Daily Gratitude Year 7-Day 179: Today, I am grateful for extravagant love.
"Extravagant love often means coloring outside the lines and going beyond the norms." - Bob Goff
Children can teach us the practice of extravagant. They are fearless in loving outside the lines until we teach them differently.
In our current world, where so much evil is searching out our children, I am not suggesting we teach them to be careless or unguarded with their safety. One of our biggest challenges as parents is to help our children see potential dangers around them.
Still, there is an innocence in childhood that helps them love more freely. Our world needs their example. They don't worry about running out of love. They share it without reservation. We can learn so much if we sit back and watch the children.
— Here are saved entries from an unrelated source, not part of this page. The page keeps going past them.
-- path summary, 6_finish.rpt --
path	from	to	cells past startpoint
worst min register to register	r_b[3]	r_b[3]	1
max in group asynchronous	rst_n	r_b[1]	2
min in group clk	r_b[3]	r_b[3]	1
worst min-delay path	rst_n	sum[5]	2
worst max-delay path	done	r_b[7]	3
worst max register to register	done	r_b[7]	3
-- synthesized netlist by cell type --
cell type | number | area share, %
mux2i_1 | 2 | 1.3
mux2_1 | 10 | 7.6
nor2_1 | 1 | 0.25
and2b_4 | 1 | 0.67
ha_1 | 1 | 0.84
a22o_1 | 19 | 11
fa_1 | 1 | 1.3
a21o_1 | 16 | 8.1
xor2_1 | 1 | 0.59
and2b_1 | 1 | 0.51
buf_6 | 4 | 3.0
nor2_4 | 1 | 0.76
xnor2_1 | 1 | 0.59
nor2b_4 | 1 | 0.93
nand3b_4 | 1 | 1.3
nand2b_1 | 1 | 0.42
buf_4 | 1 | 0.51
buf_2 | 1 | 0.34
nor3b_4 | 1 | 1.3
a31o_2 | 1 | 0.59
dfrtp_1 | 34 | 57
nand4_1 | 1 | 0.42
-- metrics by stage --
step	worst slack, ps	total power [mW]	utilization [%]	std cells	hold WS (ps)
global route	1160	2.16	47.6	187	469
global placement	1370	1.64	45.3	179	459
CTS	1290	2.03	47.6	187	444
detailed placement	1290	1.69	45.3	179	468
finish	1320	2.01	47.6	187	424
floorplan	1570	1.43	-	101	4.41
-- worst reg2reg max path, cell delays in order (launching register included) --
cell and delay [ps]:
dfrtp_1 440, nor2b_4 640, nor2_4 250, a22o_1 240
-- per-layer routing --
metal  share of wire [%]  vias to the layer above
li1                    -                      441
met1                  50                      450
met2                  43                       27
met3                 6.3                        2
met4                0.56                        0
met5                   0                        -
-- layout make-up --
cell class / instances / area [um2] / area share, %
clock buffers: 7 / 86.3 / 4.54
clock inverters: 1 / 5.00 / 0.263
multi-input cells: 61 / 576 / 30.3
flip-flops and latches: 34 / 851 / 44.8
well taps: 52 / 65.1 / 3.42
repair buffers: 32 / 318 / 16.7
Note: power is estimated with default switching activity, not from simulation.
**config.mk**
```make
export PLATFORM = sky130hd
export DESIGN_NAME = ex_mul_unit
export DESIGN_NICKNAME = d
export VERILOG_FILES = /design/src/rtl/ex_mul_unit.sv
export SDC_FILE = /design/constraint.sdc
export NUM_CORES = 1
export LEC_CHECK = 0
export ABC_AREA = 1
export CORE_ASPECT_RATIO = 1.5
export CORE_UTILIZATION = 65
export DETAILED_ROUTE_END_ITERATION = 7
export DONT_BUFFER_PORTS = 1
export PLACE_DENSITY_LB_ADDON = 0.3
export RECOVER_POWER = 100
export SLEW_MARGIN = 20
export SYNTH_ARGS = -nofsm -noshare
export SYNTH_HDL_FRONTEND = slang
export SYNTH_SLANG_ARGS = --single-unit
```
**constraint.sdc**
```tcl
create_clock -name clk -period 6.3 [get_ports clk]
set_clock_uncertainty 0.05 [all_clocks]
set_input_delay 0.945 -clock clk [delete_from_list [all_inputs] [get_ports clk]]
set_output_delay 0.945 -clock clk [all_outputs]
set_load 0.05 [all_outputs]
```
**src/rtl/ex_mul_unit.sv**
```systemverilog
// Iterative 32x32 -> 64 multiplier for the execute stage: one shift-add step per
// cycle, signed operands handled as magnitudes with the sign applied at the end.
module ex_mul_unit #(
  parameter int WIDTH = 32
) (
  input  logic             clk,
  input  logic             rst_n,
  input  logic             start,
  input  logic             is_signed,
  input  logic             set_cc,
  input  logic             flush,
  input  logic [WIDTH-1:0] op_a,
  input  logic [WIDTH-1:0] op_b,
  output logic             busy,
  output logic             done,
  output logic [WIDTH-1:0] prod_lo,
  output logic [WIDTH-1:0] prod_hi,
  output logic             icc_n,
  output logic             icc_z,
  output logic             cc_valid
);

  localparam int CNT_W = $clog2(WIDTH);
  localparam logic [CNT_W-1:0] LAST_STEP = CNT_W'(WIDTH - 1);

  typedef enum logic [1:0] {IDLE, RUN, DONE} state_t;

  state_t               state, state_nx;
  logic                 accept;
  logic                 last_step;
  logic [CNT_W-1:0]     cnt;
  logic [2*WIDTH-1:0]   acc, acc_nx, res;
  logic [2*WIDTH-1:0]   mcand;
  logic [WIDTH-1:0]     mplier;
  logic                 sign_lat;
  logic                 cc_lat;

  // Magnitude of a two's-complement value; 0x80000000 maps to itself, which is
  // the correct unsigned magnitude, so no extra bit is needed.
  function automatic logic [WIDTH-1:0] magnitude(input logic [WIDTH-1:0] v,
                                                 input logic sgn);
    if (sgn && v[WIDTH-1])
      return (~v) + WIDTH'(1);
    else
      return v;
  endfunction

  function automatic logic [2*WIDTH-1:0] apply_sign(input logic [2*WIDTH-1:0] v,
                                                    input logic neg);
    if (neg)
      return (~v) + (2*WIDTH)'(1);
    else
      return v;
  endfunction

  assign last_step = (cnt == LAST_STEP);
  assign acc_nx    = acc + (mplier[0] ? mcand : '0);
  assign res       = apply_sign(acc_nx, sign_lat);

  always_comb begin
    state_nx = state;
    accept   = 1'b0;
    case (state)
      IDLE: begin
        if (start && !flush) begin
          accept   = 1'b1;
          state_nx = RUN;
        end
      end
      RUN: begin
        if (flush)
          state_nx = IDLE;
        else if (last_step)
          state_nx = DONE;
      end
      DONE: begin
        if (start && !flush) begin
          accept   = 1'b1;
          state_nx = RUN;
        end else begin
          state_nx = IDLE;
        end
      end
      default: state_nx = IDLE;
    endcase
  end

  // Result registers only move on the final step, so flushes and ignored starts
  // leave the previous product visible.
  always_ff @(posedge clk or negedge rst_n) begin
    if (!rst_n) begin
      state    <= IDLE;
      cnt      <= '0;
      acc      <= '0;
      mcand    <= '0;
      mplier   <= '0;
      sign_lat <= 1'b0;
      cc_lat   <= 1'b0;
      prod_hi  <= '0;
      prod_lo  <= '0;
      icc_n    <= 1'b0;
      icc_z    <= 1'b0;
    end else begin
      state <= state_nx;
      if (accept) begin
        cc_lat   <= set_cc;
        sign_lat <= is_signed & (op_a[WIDTH-1] ^ op_b[WIDTH-1]);
        mcand    <= {{WIDTH{1'b0}}, magnitude(op_a, is_signed)};
        mplier   <= magnitude(op_b, is_signed);
        acc      <= '0;
        cnt      <= '0;
      end else if (state == RUN && !flush) begin
        acc    <= acc_nx;
        mcand  <= mcand << 1;
        mplier <= mplier >> 1;
        cnt    <= cnt + CNT_W'(1);
        if (last_step) begin
          prod_hi <= res[2*WIDTH-1:WIDTH];
          prod_lo <= res[WIDTH-1:0];
          if (cc_lat) begin
            icc_n <= res[WIDTH-1];
            icc_z <= (res[WIDTH-1:0] == '0);
          end
        end
      end
    end
  end

  assign busy     = (state == RUN);
  assign done     = (state == DONE);
  assign cc_valid = (state == DONE) && cc_lat;

endmodule

```
# Word-level counts from Yosys, hierarchy flattened
# Index checks and enable logic that the tools add are counted.
# word_totals
output_inout_bits	69
elab_cells	59
ram_bits	0
latch_bits	0
input_bits	70
register_bits	235
mem_bits_ro	0
n_memories	0
# classes
n_mux	19
n_mul	0
div_mod_pow	0
eq_ne	5
addsub	5
n_bitwise	6
order_cmp	0
reduce_logical	13
n_shift	0
# ops
cell	count
$mux 64	6
$mux 32	4
$add 32x1->32 const B	2
$add 64x1->64 const B	1
$add 64x64->64	1
$not 32->32	2
$not 64->64	1
$logic_not 32->1	1
$mux 5	2
$mux 2	3
$pmux 2 s3	1
$add 5x1->5 const B	1
$eq 5x5->1 const B	1
$logic_and 1x1->1	5
$reduce_and 4->1	1
$mux 1	3
$ne 3x2->1 const B	1
$reduce_and 3->1	1
$eq 2x1->1 const B	1
$eq 2x2->1 const B	1
$logic_not 2->1	1
$ne 2x2->1 const B	1
$reduce_and 2->1	1
$reduce_bool 2->1	1
other kinds (5)	5

# Depth between registers and ports, before layout
# depth
word_depth	6
depth_mapped	31
mapped_depth_nobuf	29

# Least setup slack after synthesis
# No wires, ideal clock.
# synth_path
path_type	flip-flop to flip-flop
from	reg mplier[0]
to	reg prod_hi[18]
stages_incl_launch_ff	26
period_less_slack_ns	3.656
arrival_ns	3.488
setup_time_ns	0.118
setup_slack_ns	2.644
path_buffers	2
t_required_ns	6.132
cell_sequence	dfrtp_1 clkbuf_1 clkbuf_1 nand2_1 inv_1 ha_1 inv_1 fa_1 ha_1 inv_1 a21oi_1 nand3_1 nor2_1 nand2_1 nor2_4 nand3_2 nor2_4 nand3_4 o21ai_2 nand2_2 nor2_4 nand2_1 nand2_1 nand2_1 nand2_1 nand2_1
# synth_between
elab_chain_cells	5
# synth_rtl
element	line_no	source
start, declared	34	logic [WIDTH-1:0] mplier;
start signal, assigned	109	mplier <= magnitude(op_b, is_signed);
start signal, assigned	115	mplier <= mplier >> 1;
$mux 64 *	57	assign acc_nx = acc + (mplier[0] ? mcand : '0);
$add 64x64->64 *	57	
$not 64->64	51	return (~v) + (2*WIDTH)'(1);
$add 64x1->64	51	
$mux 64 *	50	if (neg)
end signal, assigned	118	prod_hi <= res[2*WIDTH-1:WIDTH];
end, declared	17	output logic [WIDTH-1:0] prod_hi,
# Mark *: on every way between the ends. The rest lies on a longest branch, timed or not.
# A chain may end at the register's enable or synchronous reset.

# Final worst setup path
# layout_path
from	reg state[0]
to	reg icc_z
# layout_between
elab_chain_cells	5
word_cells_on_any_way	8
classes_between	eq/ne (2); mux (1); bitwise (1); reduce/logical (4)
# layout_rtl
element	line_no	source
start, declared	28	state_t state, state_nx;
start signal, assigned	104	state <= state_nx;
$eq 2x2->1 or $logic_not 2->1 (tied branches)	63	case (state)
$reduce_or 2->1 (no line)	n/a	
$mux 1	n/a	
$not 1->1 (no line)	n/a	
$reduce_and 4->1 (no line) *	n/a	
end signal, assigned	122	icc_z <= (res[WIDTH-1:0] == '0);
end, declared	19	output logic icc_z,
# Marked as above.

==> results.txt <==
clock net sink count -> 235
total wire length -> 64,100 um
Max VDD drop -> 0.000271 V
vias in the first global route -> 19,600
top post-synthesis cells by area -> dfrtp_1 (31%), nand2_1 (21%), inv_1 (9.4%), o21ai_0 (8.3%), nor2_1 (5.5%)
Async SR Flop Fraction -> 1.00
row cnt -> 76
Slew @ Worst Pin -> 2.88 ns
Post-synth EDFFs -> 0
# Post-CTS Setup Buffers -> 0
most frequent cells in the layout -> nand2_1 (1,086), inv_1 (479), o21ai_0 (322), nor2_1 (281), dfrtp_1 (233)
Setup CP Type -> register to register
PwrDens -> 347 nW/um2
area grow syn2layout -> 5.35%
max-slew violations -> 200
Root Driver -> clkbuf_16
CTS tree -> done
Initial Util -> 0.664
Hold-fix buffers, CTS -> 0
Crit. End Element -> register
diode count -> 0
multi-input logic area -> 11,100 um2
number of synthesized register bits -> 235
status -> complete, but fails checks
Post-Syn Area -> 19,100 um2
GRT met3 Usage -> 0.0698
layout cell share with drive strength beyond 1 -> 0.0413
routed via count -> 20,600
RD Place Congestion -> 1.14
Total Routing Usage GR -> 0.428
fin crit share -> 0.853
first-pass GRT wire length -> 101,000 um
largest net degree at the start of global routing -> 236
Power Total -> 7000 uW
Synth Net Count -> 3,268
starting DRC count in detailed routing -> 1,970
Tightest Hold Check Type -> input pin to async pin
Synth Instances -> 3,129
drt via density -> 5.90
Final Hold Viols -> 0
final setup fails -> 0
max incr delay on CP -> 1.36 ns
Synth warnings -> 0
global route overflow -> 0
Die Wd -> 142 um
post-DP HPWL -> 49,200 um
main flop type after synthesis -> dfrtp_1
Fin Setup TNS -> 0 ns
drt drc -> 0
Arr. time, crit path -> 5.81 ns
depth of the CTS H-tree -> 1
first-pass iteration count of the detailed router -> 8
library cells used by synthesis -> 50
WP data required -> 6.73 ns
RSZ-0062 raised after global routing -> no
storage element area -> 5880 um2
LEAKAGE -> 0.0110 uW
max-cap violations -> 4
critical path cell sequence -> inv_1 -> nor3_1 -> clkbuf_1 -> nand2_1 -> nor2_1 -> nand3_1 -> nor2_1 -> nand3_1 -> nor2_1 -> nand3_1 -> nor2_1 -> nand3_1 -> nor2_1 -> nand3_1 -> nor2_1 -> nand3_1 -> nand2_1
Die Y -> 212 um
Most Used Layer, Global Route -> met2
Clock Tree Buf Depth -> 3
Port Buffer Count -> 0
Synth area leader -> dfrtp_1
violated checks -> max-capacitance violations, max-slew violations
CTS resizes -> 0
clock-pin slew on the worst setup and hold paths -> 0.06 ns
commonest non-fill, non-tap cell in the layout -> nand2_1
Fmax -> 186 MHz
Max FO, Critical Path -> 34
Worst-Skew Late Latency -> 0.56 ns
Die Area -> 30,100 um2
io pins -> 139
fin crit period -> 5.37 ns
Fillers -> 2,531
# nets final -> 3,220
global routing usage on met1 -> 0.515
Startpoint Class -> register
post-synthesis sequential area ratio -> 0.307
top-area cell type share of the netlist area -> 0.307
M2 GR Usage -> 0.706
Final ANT Viol Nets -> 0
initial antenna violation count -> 0
Syn Area/Cell -> 6.12 um2
CP max-delay cell -> nand2_1
Rel. slew slack -> -0.922
Core Region -> 28,800 um2
Inserted Clock Buffers -> 24
WL per Instance -> 18.4 um
per-stage QoR:
step	instances	setup WS [ns]	hold WS, ns	util	instance area, um2
2_1_floorplan	3129	2.64	0.394	-	19100
3_3_place_gp	3445	1.84	0.409	0.673	19400
3_5_place_dp	3445	1.90	0.423	0.673	19400
4_1_cts	3489	1.88	0.0345	0.700	20200
5_1_grt	3489	0.690	0.0329	0.700	20200
6_report	3489	0.928	0.0431	0.700	20200
layout make-up:
class / instances / area share
clock buffer: 36 / 0.0351
clock inverter: 8 / 0.00360
inverter: 490 / 0.0913
multi-input combinational: 2320 / 0.551
sequential: 235 / 0.292
tap: 390 / 0.0242
timing repair buffer: 10 / 0.00317
path summary, 6_finish.rpt:
check	startpoint	end	slack [ns]	cells after the start
setup / recovery	state[0]	icc_z	0.93	17
hold / removal	rst_n	prod_lo[21]	0.04	0
setup reg to reg	state[0]	icc_z	0.93	17
hold reg to reg	mplier[14]	mplier[14]	0.44	2
max in group asynchronous	rst_n	mplier[0]	5.37	0
min in group clk	mplier[14]	mplier[14]	0.44	2
worst max-delay path, delay by kind of cell, from the launching register on:
kind	cells	cell delay (ns)
and+or+nand+nor	15	3.88
buffers and inverters	2	0.96
DFF	1	0.41
synth_stat cells, types with 2 or more instances:
library cell,n
or2_2,3
nand3_1,196
clkbuf_1,75
o211ai_1,2
nor4_1,7
o22ai_1,2
a21boi_0,3
nand3_2,10
o221ai_1,10
o21ai_0,319
nor3_1,23
nand3_4,2
nor2_1,282
o21bai_1,3
nand2_4,4
a21oi_1,95
nand2_2,30
and2_1,3
nand2_1,1087
o31ai_1,18
xnor2_1,22
a22oi_1,2
o21ai_2,2
xor2_1,36
o21ai_1,6
nand3b_1,15
o2111ai_1,2
nor2_4,6
inv_1,480
o41ai_1,2
buf_1,7
nor2_2,11
ha_1,68
a31oi_1,9
nand4_1,30
a22o_1,2
inv_2,8
dfrtp_1,235
flip-flops by register name, indices dropped and copies added, names as in the netlist:
name      count
acc          64
mcand        64
mplier       32
prod_hi      32
prod_lo      32
cnt           5
state         2
cc_lat        1
icc_n         1
icc_z         1
sign_lat      1
report_power, final:
group	total (uW)	switching, uW	leakage (uW)	internal, uW
Clock	1460	641	0.000388	819
Combinational	3590	2560	0.00746	1030
Sequential	1950	206	0.00312	1750
Total	7000	3410	0.0110	3590
logic make-up after synthesis:
| logic type | synth area share |
|---|---|
| XOR/XNOR | 0.0265 |
| buffers and inverters | 0.113 |
| AND/OR/NAND/NOR | 0.373 |
| adder cells (fa/ha/maj) | 0.0455 |
| flip-flops | 0.307 |
| AO/OA/AOI/OAI | 0.135 |
metal layers:
metal  wire [um]  up-vias
met4        4490        0
met1       24300     9475
met2       29900     1115
met5           0        -
met3        5320      245
li1            -     9747
Note: power is estimated with default switching activity, not from simulation.
**src/rtl/dmem_bus_bridge.sv**
```systemverilog
// ----------------------------------------------------------------------------
// dmem_bus_bridge
//
// Multi-cycle bridge between the CPU's byte-lane data-memory port and a
// valid/ready data bus. Each CPU load or store becomes exactly one bus
// request/response transaction. The pipeline is held with `stall` until
// that transaction completes. The raw 32-bit read word is returned
// unmodified; lane extraction and sign extension are done upstream.
//
// Parameters:
//   TIMEOUT_CYCLES  cycles to wait for a response before aborting (1..255)
//   ERR_DATA        word returned on rdata after a timeout
//
// Ports:
//   clk, rst_n      clock (rising edge), asynchronous active-low reset
//   req             memory-stage load/store request
//   addr[9:0]       word address (byte address [11:2])
//   we[3:0]         byte write enables, 4'b0000 = read
//   wdata[31:0]     lane-replicated store data
//   rdata[31:0]     read word, valid in the DONE cycle
//   stall           pipeline freeze (combinational from state and req)
//   err             one-cycle pulse in the DONE cycle of a timed-out access
//   bus_valid       bus request valid (registered)
//   bus_ready       bus accepts the request
//   bus_addr/we/wdata  latched request fields (registered)
//   bus_rsp_valid   bus response or write acknowledge
//   bus_rdata[31:0] bus response data
// ----------------------------------------------------------------------------
module dmem_bus_bridge #(
    parameter int          TIMEOUT_CYCLES = 255,
    parameter logic [31:0] ERR_DATA       = 32'hDEAD_BEEF
) (
    input  logic        clk,
    input  logic        rst_n,
    input  logic        req,
    input  logic [9:0]  addr,
    input  logic [3:0]  we,
    input  logic [31:0] wdata,
    output logic [31:0] rdata,
    output logic        stall,
    output logic        err,
    output logic        bus_valid,
    input  logic        bus_ready,
    output logic [9:0]  bus_addr,
    output logic [3:0]  bus_we,
    output logic [31:0] bus_wdata,
    input  logic        bus_rsp_valid,
    input  logic [31:0] bus_rdata
);

    typedef enum logic [1:0] {
        IDLE,
        REQ,
        WAIT_RSP,
        DONE
    } state_t;

    localparam logic [7:0] TIMEOUT_LIMIT = 8'(TIMEOUT_CYCLES);

    state_t     state;
    logic [7:0] cnt;

    // NOTE: all state below is sequential and uses non-blocking assignments
    // so every register sees pre-edge values of the others; blocking here
    // would make the result depend on statement order.
    always_ff @(posedge clk or negedge rst_n) begin
        if (!rst_n) begin
            state     <= IDLE;
            cnt       <= 8'd0;
            rdata     <= 32'd0;
            err       <= 1'b0;
            bus_valid <= 1'b0;
            bus_addr  <= 10'd0;
            bus_we    <= 4'd0;
            bus_wdata <= 32'd0;
        end else begin
            case (state)
                IDLE: begin
                    // Stray responses are ignored here by construction.
                    if (req) begin
                        bus_addr  <= addr;
                        bus_we    <= we;
                        bus_wdata <= wdata;
                        bus_valid <= 1'b1;
                        state     <= REQ;
                    end
                end

                REQ: begin
                    // Request fields stay frozen until the bus accepts.
                    if (bus_ready) begin
                        bus_valid <= 1'b0;
                        cnt       <= 8'd0;
                        state     <= WAIT_RSP;
                    end
                end

                WAIT_RSP: begin
                    // Saturating counter: it never wraps back under the limit.
                    if (cnt != 8'hFF) begin
                        cnt <= cnt + 8'd1;
                    end
                    if (bus_rsp_valid) begin
                        rdata <= bus_rdata;
                        state <= DONE;
                    end else if (cnt == TIMEOUT_LIMIT) begin
                        rdata <= ERR_DATA;
                        err   <= 1'b1;
                        state <= DONE;
                    end
                end

                DONE: begin
                    // req is deliberately not sampled: the pipeline advances
                    // one instruction this cycle and IDLE picks up the next.
                    err   <= 1'b0;
                    state <= IDLE;
                end

                default: begin
                    state <= IDLE;
                end
            endcase
        end
    end

    // NOTE: stall gets a value on every path so no latch is inferred.
    always_comb begin
        stall = 1'b1;
        case (state)
            IDLE:    stall = req;
            DONE:    stall = 1'b0;
            default: stall = 1'b1;
        endcase
    end

endmodule

```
When we grow up, we become more suspicious of extravagant love every time we are hurt. Hurting people hurt people. It is a fact of life. Yet, when we choose to love extravagantly, we impact the climate and the culture. Extravagant love doesn't demand reciprocation. The joy is in the giving.
Jesus was the epitome of extravagant love. He did all things in love, even the hard things. There were a few occasions when he was the recipient of such love. There were a handful who tried to return his love in a way that was special and out of the ordinary. One of my favorites is the "immoral woman" who wept at his feet before she poured expensive perfume on them and wiped them with her hair. Here is the passage:
"When a certain immoral woman from that city heard he was eating there, she brought a beautiful alabaster jar filled with expensive perfume. Then she knelt behind him at his feet, weeping. Her tears fell on his feet, and she wiped them off with her hair. Then she kept kissing his feet and putting perfume on them. When the Pharisee who had invited him saw this, he said to himself, “If this man were a prophet, he would know what kind of woman is touching him. She’s a sinner!”" - Luke 7:37-39
Jesus knew. He loved her in spite of her past. He believed in her present. He had a plan for her future.
Her behavior seems odd to us, but it wasn't in that time and culture. Her sacrifice of the costly perfume and her humility in wiping his feet with her hair were certainly noteworthy, even in 33 AD.
How can we practice extravagant love? I think "practice" is the operative word. We learn by doing. One act at a time.
Today, I am grateful for extravagant love.